Of the five Welsh goddesses honored in the Avalonian Tradition, we have the most lore about Rhiannon. Appearing in both the First and Third Branches of Y Mabinogi, and with a brief mention in the Second Branch, she is generally accepted to have once been a Sovereignty goddess based upon the content of her tales, the meaning of her name (“Divine Queen”), and her frequent association with horses in her stories—a well-established symbol of Sovereignty for the Celts. She has analogues in the Gaulish horse goddess Epona, as well as the equine goddess Macha, who is a face of the triple-aspected Irish goddess, the Mórrígan. Rhiannon’s name is etymologically connected both to the Mórrígan and to the Gallo-Brittonic goddess *Rīgantona, whose names share the meaning “Divine Queen” and who are both Sovereignty goddesses in their own right
While not conclusive proof that she is in fact herself a Sovereignty goddess, Rhiannon’s association with horses in the narrative of the Four Branches appears to be deliberate as well as symbolic; when she arrives in the First Branch, we see her astride a magical white horse that even when walking could be overtaken by no other horse. Later, when her newborn son is spirited away by a monster, the child is found in a stall with a mare whose own foals disappear annually on the first of May, a significant feast day marking the beginning of summer. Falsely accused of having destroyed the missing baby, Rhiannon is sentenced by her husband the king to a bizarre punishment involving her sitting on a horse block outside of the castle for seven years. While there, she must recount the details of her predicament to strangers and offer to bear them on her back into the presence of the king. In the Third Branch, when she is imprisoned in an Otherworldly fortress with her son Pryderi, she is made to wear an ass’s collar and is forced to carry hay.

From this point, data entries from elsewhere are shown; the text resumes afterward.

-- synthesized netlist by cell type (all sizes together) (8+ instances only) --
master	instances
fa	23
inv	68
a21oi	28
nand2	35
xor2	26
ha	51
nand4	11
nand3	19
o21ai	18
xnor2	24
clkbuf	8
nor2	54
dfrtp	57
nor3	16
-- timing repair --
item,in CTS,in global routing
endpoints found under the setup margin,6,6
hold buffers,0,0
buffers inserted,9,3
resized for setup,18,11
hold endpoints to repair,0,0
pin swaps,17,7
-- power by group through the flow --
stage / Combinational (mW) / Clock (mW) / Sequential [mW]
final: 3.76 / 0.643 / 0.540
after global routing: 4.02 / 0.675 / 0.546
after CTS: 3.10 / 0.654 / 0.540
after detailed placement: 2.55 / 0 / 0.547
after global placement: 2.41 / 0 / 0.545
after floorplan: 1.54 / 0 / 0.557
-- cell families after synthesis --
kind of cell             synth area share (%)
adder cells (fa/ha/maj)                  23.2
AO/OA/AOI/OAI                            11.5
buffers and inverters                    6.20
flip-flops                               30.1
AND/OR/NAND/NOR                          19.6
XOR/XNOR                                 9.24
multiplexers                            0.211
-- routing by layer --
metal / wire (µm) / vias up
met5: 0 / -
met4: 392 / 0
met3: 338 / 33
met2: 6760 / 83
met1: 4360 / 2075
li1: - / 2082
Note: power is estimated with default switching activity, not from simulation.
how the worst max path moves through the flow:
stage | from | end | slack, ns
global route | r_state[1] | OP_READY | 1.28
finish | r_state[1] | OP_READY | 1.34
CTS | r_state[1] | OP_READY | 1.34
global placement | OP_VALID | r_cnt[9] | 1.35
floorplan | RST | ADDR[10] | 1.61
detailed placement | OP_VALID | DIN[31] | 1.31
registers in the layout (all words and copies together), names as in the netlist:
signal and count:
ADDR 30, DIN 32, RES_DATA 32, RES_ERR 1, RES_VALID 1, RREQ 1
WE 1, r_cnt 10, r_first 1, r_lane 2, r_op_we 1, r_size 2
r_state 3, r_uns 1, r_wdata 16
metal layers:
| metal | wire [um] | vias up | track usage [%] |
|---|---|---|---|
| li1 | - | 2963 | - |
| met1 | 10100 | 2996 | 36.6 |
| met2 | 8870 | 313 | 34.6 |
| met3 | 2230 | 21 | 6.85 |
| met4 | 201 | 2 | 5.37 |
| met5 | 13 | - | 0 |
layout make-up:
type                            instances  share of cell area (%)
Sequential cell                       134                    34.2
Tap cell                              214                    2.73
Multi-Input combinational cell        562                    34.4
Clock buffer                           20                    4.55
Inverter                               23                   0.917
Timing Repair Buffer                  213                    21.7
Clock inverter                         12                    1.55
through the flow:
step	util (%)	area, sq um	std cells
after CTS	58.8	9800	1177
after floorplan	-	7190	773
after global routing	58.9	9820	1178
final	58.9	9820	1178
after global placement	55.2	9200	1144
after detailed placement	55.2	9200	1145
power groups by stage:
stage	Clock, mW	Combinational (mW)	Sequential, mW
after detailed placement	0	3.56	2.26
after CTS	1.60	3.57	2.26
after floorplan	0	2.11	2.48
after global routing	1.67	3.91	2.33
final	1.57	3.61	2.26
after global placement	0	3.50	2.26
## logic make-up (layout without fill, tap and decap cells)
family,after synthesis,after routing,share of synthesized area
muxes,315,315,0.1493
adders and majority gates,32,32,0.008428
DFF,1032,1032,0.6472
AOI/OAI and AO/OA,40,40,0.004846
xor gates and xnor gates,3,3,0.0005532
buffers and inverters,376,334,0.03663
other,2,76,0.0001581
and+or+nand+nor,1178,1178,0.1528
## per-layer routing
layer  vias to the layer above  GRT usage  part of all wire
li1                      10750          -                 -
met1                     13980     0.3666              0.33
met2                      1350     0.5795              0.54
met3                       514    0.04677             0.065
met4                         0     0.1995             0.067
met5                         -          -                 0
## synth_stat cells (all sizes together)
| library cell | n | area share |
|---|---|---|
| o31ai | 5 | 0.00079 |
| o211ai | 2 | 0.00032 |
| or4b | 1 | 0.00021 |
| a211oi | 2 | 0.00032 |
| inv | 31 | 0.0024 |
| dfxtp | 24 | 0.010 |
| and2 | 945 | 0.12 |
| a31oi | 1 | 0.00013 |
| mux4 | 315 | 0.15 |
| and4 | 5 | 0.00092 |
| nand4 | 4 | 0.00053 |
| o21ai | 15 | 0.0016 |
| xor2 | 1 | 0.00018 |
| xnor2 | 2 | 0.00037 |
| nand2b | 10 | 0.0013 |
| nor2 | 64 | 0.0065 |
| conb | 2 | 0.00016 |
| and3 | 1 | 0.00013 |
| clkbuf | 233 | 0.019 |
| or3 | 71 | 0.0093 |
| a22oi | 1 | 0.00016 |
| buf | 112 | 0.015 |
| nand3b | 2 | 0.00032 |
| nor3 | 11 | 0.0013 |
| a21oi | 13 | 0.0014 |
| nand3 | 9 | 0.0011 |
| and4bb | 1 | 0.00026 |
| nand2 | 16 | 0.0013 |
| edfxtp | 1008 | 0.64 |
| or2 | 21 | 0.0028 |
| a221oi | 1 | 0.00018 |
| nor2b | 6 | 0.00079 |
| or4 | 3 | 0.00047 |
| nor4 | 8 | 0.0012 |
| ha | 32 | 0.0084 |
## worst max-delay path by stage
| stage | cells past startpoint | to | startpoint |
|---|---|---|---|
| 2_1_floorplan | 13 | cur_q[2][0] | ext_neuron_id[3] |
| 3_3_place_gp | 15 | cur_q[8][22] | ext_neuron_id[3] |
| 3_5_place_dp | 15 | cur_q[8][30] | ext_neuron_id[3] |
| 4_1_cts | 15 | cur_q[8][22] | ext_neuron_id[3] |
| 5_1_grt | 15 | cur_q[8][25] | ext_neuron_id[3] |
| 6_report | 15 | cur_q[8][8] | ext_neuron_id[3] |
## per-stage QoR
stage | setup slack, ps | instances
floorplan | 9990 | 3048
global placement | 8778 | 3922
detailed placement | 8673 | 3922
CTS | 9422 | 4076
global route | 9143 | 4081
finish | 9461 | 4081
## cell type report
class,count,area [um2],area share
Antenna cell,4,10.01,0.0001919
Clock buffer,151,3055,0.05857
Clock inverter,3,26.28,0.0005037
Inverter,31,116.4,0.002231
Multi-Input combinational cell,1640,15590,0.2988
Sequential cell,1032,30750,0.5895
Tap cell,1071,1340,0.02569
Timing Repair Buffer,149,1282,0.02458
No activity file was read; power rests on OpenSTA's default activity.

The repetitive horse imagery may be significant in that it ties Rhiannon to the equine Sovereignty goddess with whom the king must mate to legitimize his kingship in Irish and other Indo-European traditions. “The worship of and connection between the horse and the fertility goddess, known among the continental Celts as Epona, has been documented as common practice in Europe.” 18
Sovereignty figures are an international folk motif found predominantly in the stories and legends from Celtic cultures. There are several variations on this theme, depending on the time period and culture in question, but in general, a goddess of Sovereignty (or a woman acting as her representative) tests the fitness of potential kings or chieftains, and if they are found worthy, enters into a sexual union with the king on behalf of the land. This sacred marriage ties the fate of the land to that of the ruler Sovereignty has thus empowered; as he prospers, so does the land. Should a king grow to be unrighteous, or else become infirm or maimed, the land is similarly afflicted and a new ruler must be found lest the country become a wasteland suffering from famine, disease, and war.

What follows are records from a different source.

<file path="src/rtl/song_sequencer_if.sv">
// Song-ROM read port and note-dispatch bus between the sequencer (master) and
// the ROM / note-player bank (slave).
interface song_sequencer_if #(
  parameter int SONG_BITS  = 2,
  parameter int ENTRY_BITS = 6,
  parameter int NUM_VOICES = 3
);
  localparam int ADDR_W  = SONG_BITS + ENTRY_BITS;
  localparam int VOICE_W = (NUM_VOICES > 1) ? $clog2(NUM_VOICES) : 1;

  logic [ADDR_W-1:0]  rom_addr;
  logic [15:0]        rom_dout;
  logic               note_load;
  logic [VOICE_W-1:0] note_voice;
  logic [5:0]         note_out;
  logic [5:0]         dur_out;
  logic [2:0]         meta_out;

  modport master (
    output rom_addr, note_load, note_voice, note_out, dur_out, meta_out,
    input  rom_dout
  );

  modport slave (
    input  rom_addr, note_load, note_voice, note_out, dur_out, meta_out,
    output rom_dout
  );
endinterface

</file>
<file path="src/rtl/song_sequencer.sv">
// Steps one song through the song ROM, dispatching notes round-robin to voices
// on a beat grid. Define SONG_SEQUENCER_LOOP_EN to replay the song endlessly.
module song_sequencer #(
  parameter int NUM_VOICES = 3,
  parameter int SONG_BITS  = 2,
  parameter int ENTRY_BITS = 6
) (
  input  logic                 clk,
  input  logic                 reset_n,
  input  logic                 play,
  input  logic [SONG_BITS-1:0] song,
  input  logic                 beat,
  song_sequencer_if.master     bus,
  output logic                 song_done,
  output logic                 busy
);

  localparam int VOICE_W = (NUM_VOICES > 1) ? $clog2(NUM_VOICES) : 1;
  localparam logic [ENTRY_BITS-1:0] LAST_IDX   = '1;
  localparam logic [VOICE_W-1:0]    LAST_VOICE = VOICE_W'(NUM_VOICES - 1);

`ifdef SONG_SEQUENCER_LOOP_EN
  localparam bit LOOP_EN = 1'b1;
`else
  localparam bit LOOP_EN = 1'b0;
`endif

  typedef enum logic [2:0] {
    S_IDLE,
    S_FETCH,
    S_DECODE,
    S_WAIT,
    S_NEXT,
    S_DONE
  } state_t;

  state_t                 state;
  logic [SONG_BITS-1:0]   song_l;
  logic [ENTRY_BITS-1:0]  index;
  logic [ENTRY_BITS-1:0]  index_nx;
  logic [VOICE_W-1:0]     vptr;
  logic [5:0]             cnt;
  logic                   armed;
  logic                   at_last;

  logic                   e_adv;
  logic [5:0]             e_note;
  logic [5:0]             e_dur;
  logic [2:0]             e_meta;

  assign e_adv    = bus.rom_dout[15];
  assign e_note   = bus.rom_dout[14:9];
  assign e_dur    = bus.rom_dout[8:3];
  assign e_meta   = bus.rom_dout[2:0];
  assign index_nx = index + 1'b1;
  assign at_last  = (index == LAST_IDX);
  assign busy     = (state != S_IDLE);

  function automatic logic [VOICE_W-1:0] next_voice(input logic [VOICE_W-1:0] v);
    return (v == LAST_VOICE) ? '0 : v + 1'b1;
  endfunction

  always_ff @(posedge clk) begin
    if (!reset_n) begin
      state          <= S_IDLE;
      song_l         <= '0;
      index          <= '0;
      vptr           <= '0;
      cnt            <= '0;
      armed          <= 1'b1;
      song_done      <= 1'b0;
      bus.rom_addr   <= '0;
      bus.note_load  <= 1'b0;
      bus.note_voice <= '0;
      bus.note_out   <= '0;
      bus.dur_out    <= '0;
      bus.meta_out   <= '0;
    end else begin
      bus.note_load <= 1'b0;
      song_done     <= 1'b0;
      case (state)
        S_IDLE: begin
          index          <= '0;
          vptr           <= '0;
          cnt            <= '0;
          bus.note_voice <= '0;
          bus.note_out   <= '0;
          bus.dur_out    <= '0;
          bus.meta_out   <= '0;
          // A finished song leaves armed low so a held play does not restart it.
          if (!play) begin
            armed <= 1'b1;
          end else if (armed) begin
            song_l       <= song;
            bus.rom_addr <= {song, {ENTRY_BITS{1'b0}}};
            state        <= S_FETCH;
          end
        end
        S_FETCH: begin
          if (play) state <= S_DECODE;
        end
        S_DECODE: begin
          if (e_note != '0) begin
            bus.note_load  <= 1'b1;
            bus.note_voice <= vptr;
            bus.note_out   <= e_note;
            bus.dur_out    <= e_dur;
            bus.meta_out   <= e_meta;
            vptr           <= next_voice(vptr);
          end
          // An advancing entry closes the chord: the next chord starts on voice 0.
          if (e_adv) begin
            cnt   <= e_dur;
            vptr  <= '0;
            state <= S_WAIT;
          end else begin
            song_done <= LOOP_EN && at_last;
            state     <= S_NEXT;
          end
        end
        S_WAIT: begin
          if (cnt == '0) begin
            song_done <= LOOP_EN && at_last;
            state     <= S_NEXT;
          end else if (beat && play) begin
            cnt <= cnt - 1'b1;
          end
        end
        S_NEXT: begin
          if (at_last) begin
            if (LOOP_EN) begin
              index        <= '0;
              bus.rom_addr <= {song_l, {ENTRY_BITS{1'b0}}};
              state        <= S_FETCH;
            end else begin
              song_done <= 1'b1;
              state     <= S_DONE;
            end
          end else begin
            index        <= index_nx;
            bus.rom_addr <= {song_l, index_nx};
            state        <= S_FETCH;
          end
        end
        S_DONE: begin
          armed <= 1'b0;
          state <= S_IDLE;
        end
        default: state <= S_IDLE;
      endcase
    end
  end

endmodule
</file>
<file path="src/flat_wrapper.sv">
// flat-port wrapper written by rule: the top's interface ports become plain ports
module song_sequencer_flat 
#(
  parameter int NUM_VOICES = 3,
  parameter int SONG_BITS  = 2,
  parameter int ENTRY_BITS = 6
)
  (clk, reset_n, play, song, beat, song_done, busy, bus_rom_addr, bus_note_load, bus_note_voice, bus_note_out, bus_dur_out, bus_meta_out, bus_rom_dout);
  song_sequencer_if #(.SONG_BITS(SONG_BITS), .ENTRY_BITS(ENTRY_BITS), .NUM_VOICES(NUM_VOICES)) bus_i ();
  input  logic clk;
  input  logic reset_n;
  input  logic play;
  input  logic [SONG_BITS-1:0] song;
  input  logic beat;
  output logic song_done;
  output logic busy;
  output wire logic [$bits(bus_i.rom_addr)-1:0] bus_rom_addr;
  output wire logic [$bits(bus_i.note_load)-1:0] bus_note_load;
  output wire logic [$bits(bus_i.note_voice)-1:0] bus_note_voice;
  output wire logic [$bits(bus_i.note_out)-1:0] bus_note_out;
  output wire logic [$bits(bus_i.dur_out)-1:0] bus_dur_out;
  output wire logic [$bits(bus_i.meta_out)-1:0] bus_meta_out;
  input wire logic [$bits(bus_i.rom_dout)-1:0] bus_rom_dout;
  assign bus_rom_addr = bus_i.rom_addr;
  assign bus_note_load = bus_i.note_load;
  assign bus_note_voice = bus_i.note_voice;
  assign bus_note_out = bus_i.note_out;
  assign bus_dur_out = bus_i.dur_out;
  assign bus_meta_out = bus_i.meta_out;
  assign bus_i.rom_dout = bus_rom_dout;
  song_sequencer #(.NUM_VOICES(NUM_VOICES), .SONG_BITS(SONG_BITS), .ENTRY_BITS(ENTRY_BITS)) u_core (.clk(clk), .reset_n(reset_n), .play(play), .song(song), .beat(beat), .bus(bus_i), .song_done(song_done), .busy(busy));
endmodule
</file>
<file path="config.mk">
export PLATFORM = sky130hd
export DESIGN_NAME = song_sequencer_flat
export DESIGN_NICKNAME = d
export VERILOG_FILES = /design/src/rtl/song_sequencer_if.sv /design/src/rtl/song_sequencer.sv /design/src/flat_wrapper.sv
export SDC_FILE = /design/constraint.sdc
export NUM_CORES = 1
export LEC_CHECK = 0
export BUFFER_PORTS_ARGS = -buffer_cell sky130_fd_sc_hd__buf_2
export CAP_MARGIN = 30
export CORE_MARGIN = 1
export CORE_UTILIZATION = 50
export DETAILED_ROUTE_END_ITERATION = 16
export HOLD_SLACK_MARGIN = 0.03
export PLACE_DENSITY_LB_ADDON = 0.05
export SKIP_CTS_REPAIR_TIMING = 1
export SYNTH_ARGS = -nofsm -noshare
export SYNTH_HDL_FRONTEND = slang
export SYNTH_SLANG_ARGS = --single-unit
</file>
<file path="constraint.sdc">
create_clock -name clk -period 3.95 [get_ports clk]
set_input_delay 0.79 -clock clk [delete_from_list [all_inputs] [get_ports clk]]
set_output_delay 0.79 -clock clk [all_outputs]
set_load 0.03 [all_outputs]
</file>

Another variant of the Sovereignty motif is one we have already examined in our discussion of Blodeuwedd. In this type, the conference of Sovereignty is tied into a period of time rather than rightness of rule. This kind of kingship typically takes one of two forms: it can be seasonal as illustrated by the “love triangle” in the Fourth Branch, or annual as is more commonly found in continental Europe with the phenomenon of the Year King, particularly in Mediterranean cultures.

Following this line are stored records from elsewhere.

## src/rtl/cpu_isa_pkg.sv

```systemverilog
// ISA definitions shared by the datapath and control unit: opcodes, instruction
// field positions, ALU modes and the two-word opcode test.
package cpu_isa_pkg;

    localparam logic [3:0] OP_ADD  = 4'b0000;
    localparam logic [3:0] OP_MUL  = 4'b0001;
    localparam logic [3:0] OP_SUB  = 4'b0010;
    localparam logic [3:0] OP_DIV  = 4'b0011;
    localparam logic [3:0] OP_AND  = 4'b0100;
    localparam logic [3:0] OP_OR   = 4'b0101;
    localparam logic [3:0] OP_NOR  = 4'b0110;
    localparam logic [3:0] OP_INVA = 4'b0111;
    localparam logic [3:0] OP_INVB = 4'b1000;
    localparam logic [3:0] OP_XOR  = 4'b1001;
    localparam logic [3:0] OP_XNOR = 4'b1010;
    localparam logic [3:0] OP_MOV  = 4'b1011;
    localparam logic [3:0] OP_MVI  = 4'b1100;
    localparam logic [3:0] OP_LDA  = 4'b1101;

    localparam int OPC_HI = 15;
    localparam int OPC_LO = 12;
    localparam int R1_HI  = 11;
    localparam int R1_LO  = 8;
    localparam int R2_HI  = 7;
    localparam int R2_LO  = 4;

    typedef enum logic [1:0] {
        ALU_ARITH = 2'b00,
        ALU_LOGIC = 2'b01,
        ALU_MOVE  = 2'b10
    } alu_mode_e;

    typedef struct packed {
        logic [3:0] opc;
        logic [3:0] r1;
        logic [3:0] r2;
        logic [3:0] rsvd;
    } instr_t;

    function automatic logic is_two_word(input logic [3:0] opc);
        return (opc == OP_MVI) || (opc == OP_LDA);
    endfunction

endpackage

```

## src/rtl/prog_counter.sv

```systemverilog
// Program counter with wrap-around look-ahead next value and a pc_hold capture
// register; the look-ahead drives the synchronous ROM address.
module prog_counter
    import cpu_isa_pkg::*;
#(
    parameter int                ADDR_W = 8,
    parameter logic [ADDR_W-1:0] RST_PC = '0
) (
    input  logic              i_clk,
    input  logic              i_rst,
    input  logic              i_en,
    input  logic              i_pc_inc,
    input  logic              i_pc_load,
    output logic [ADDR_W-1:0] o_pc,
    output logic [ADDR_W-1:0] o_pc_nxt,
    output logic [ADDR_W-1:0] o_pc_hold
);

    logic [ADDR_W-1:0] r_pc;
    logic [ADDR_W-1:0] r_pc_hold;
    logic [ADDR_W-1:0] w_pc_nxt;

    // Reset steers the look-ahead too, so the first word after reset is ROM[RST_PC].
    always_comb begin
        w_pc_nxt = r_pc;
        if (i_rst)
            w_pc_nxt = RST_PC;
        else if (i_en && i_pc_inc)
            w_pc_nxt = r_pc + ADDR_W'(1);
    end

    always_ff @(posedge i_clk) begin
        if (i_rst) begin
            r_pc      <= RST_PC;
            r_pc_hold <= '0;
        end else if (i_en) begin
            r_pc <= w_pc_nxt;
            if (i_pc_load)
                r_pc_hold <= r_pc;
        end
    end

    assign o_pc      = r_pc;
    assign o_pc_nxt  = w_pc_nxt;
    assign o_pc_hold = r_pc_hold;

endmodule

```

## src/rtl/instr_fetch_unit.sv

```systemverilog
// Instruction fetch datapath: owns the PC, latches the instruction register and
// the second word of MVI/LDA, and exposes the decoded fields to the control unit.
module instr_fetch_unit
    import cpu_isa_pkg::*;
#(
    parameter int                ADDR_W = 8,
    parameter int                DATA_W = 16,
    parameter logic [ADDR_W-1:0] RST_PC = '0
) (
    input  logic              clk,
    input  logic              rst,
    input  logic              en,
    input  logic              pc_load,
    input  logic              ins_load,
    input  logic              pc_inc,
    output logic [ADDR_W-1:0] rom_addr,
    input  logic [DATA_W-1:0] rom_data,
    output logic [3:0]        opcode,
    output logic [3:0]        op1_addr,
    output logic [3:0]        op2_addr,
    output logic [DATA_W-1:0] imm,
    output logic              ir_valid,
    output logic              imm_pending,
    output logic [ADDR_W-1:0] pc,
    output logic [ADDR_W-1:0] pc_hold
);

    instr_t            r_ir;
    logic [DATA_W-1:0] r_imm;
    logic              r_ir_valid;
    logic              r_imm_pending;
    logic [ADDR_W-1:0] w_pc_nxt;

    prog_counter #(
        .ADDR_W (ADDR_W),
        .RST_PC (RST_PC)
    ) u_pc (
        .i_clk     (clk),
        .i_rst     (rst),
        .i_en      (en),
        .i_pc_inc  (pc_inc),
        .i_pc_load (pc_load),
        .o_pc      (pc),
        .o_pc_nxt  (w_pc_nxt),
        .o_pc_hold (pc_hold)
    );

    // While a second word is owed, ins_load fills IMM and IR stays put for the byte2 states.
    always_ff @(posedge clk) begin
        if (rst) begin
            r_ir          <= '0;
            r_imm         <= '0;
            r_ir_valid    <= 1'b0;
            r_imm_pending <= 1'b0;
        end else if (en && ins_load) begin
            if (r_imm_pending) begin
                r_imm         <= rom_data;
                r_imm_pending <= 1'b0;
            end else begin
                r_ir          <= instr_t'(rom_data);
                r_ir_valid    <= 1'b1;
                r_imm_pending <= is_two_word(rom_data[OPC_HI:OPC_LO]);
            end
        end
    end

    logic w_unused_ir;
    assign w_unused_ir = &{1'b0, r_ir.rsvd};

    assign rom_addr    = w_pc_nxt;
    assign opcode      = r_ir.opc;
    assign op1_addr    = r_ir.r1;
    assign op2_addr    = r_ir.r2;
    assign imm         = r_imm;
    assign ir_valid    = r_ir_valid;
    assign imm_pending = r_imm_pending;

endmodule
```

By the time the story of the goddess we have come to know as Rhiannon was written down in the twelfth or thirteenth century, her tale had evolved over centuries of transmission in oral tradition to where both her divine and sovereign natures had become subtext rather than overt, although her role as one who tests the worthiness of kings is no less present.
In this work with the Moons of the Cycle of Revealing, we focus on the story of Rhiannon in the First Branch of Y Mabinogi, but she has a role in several other tales as well, both directly and indirectly. These mythic accounts are not unimportant in terms of study and greatly contribute to building a relationship with Rhiannon; a brief overview of these stories and some of their meanings is therefore included here.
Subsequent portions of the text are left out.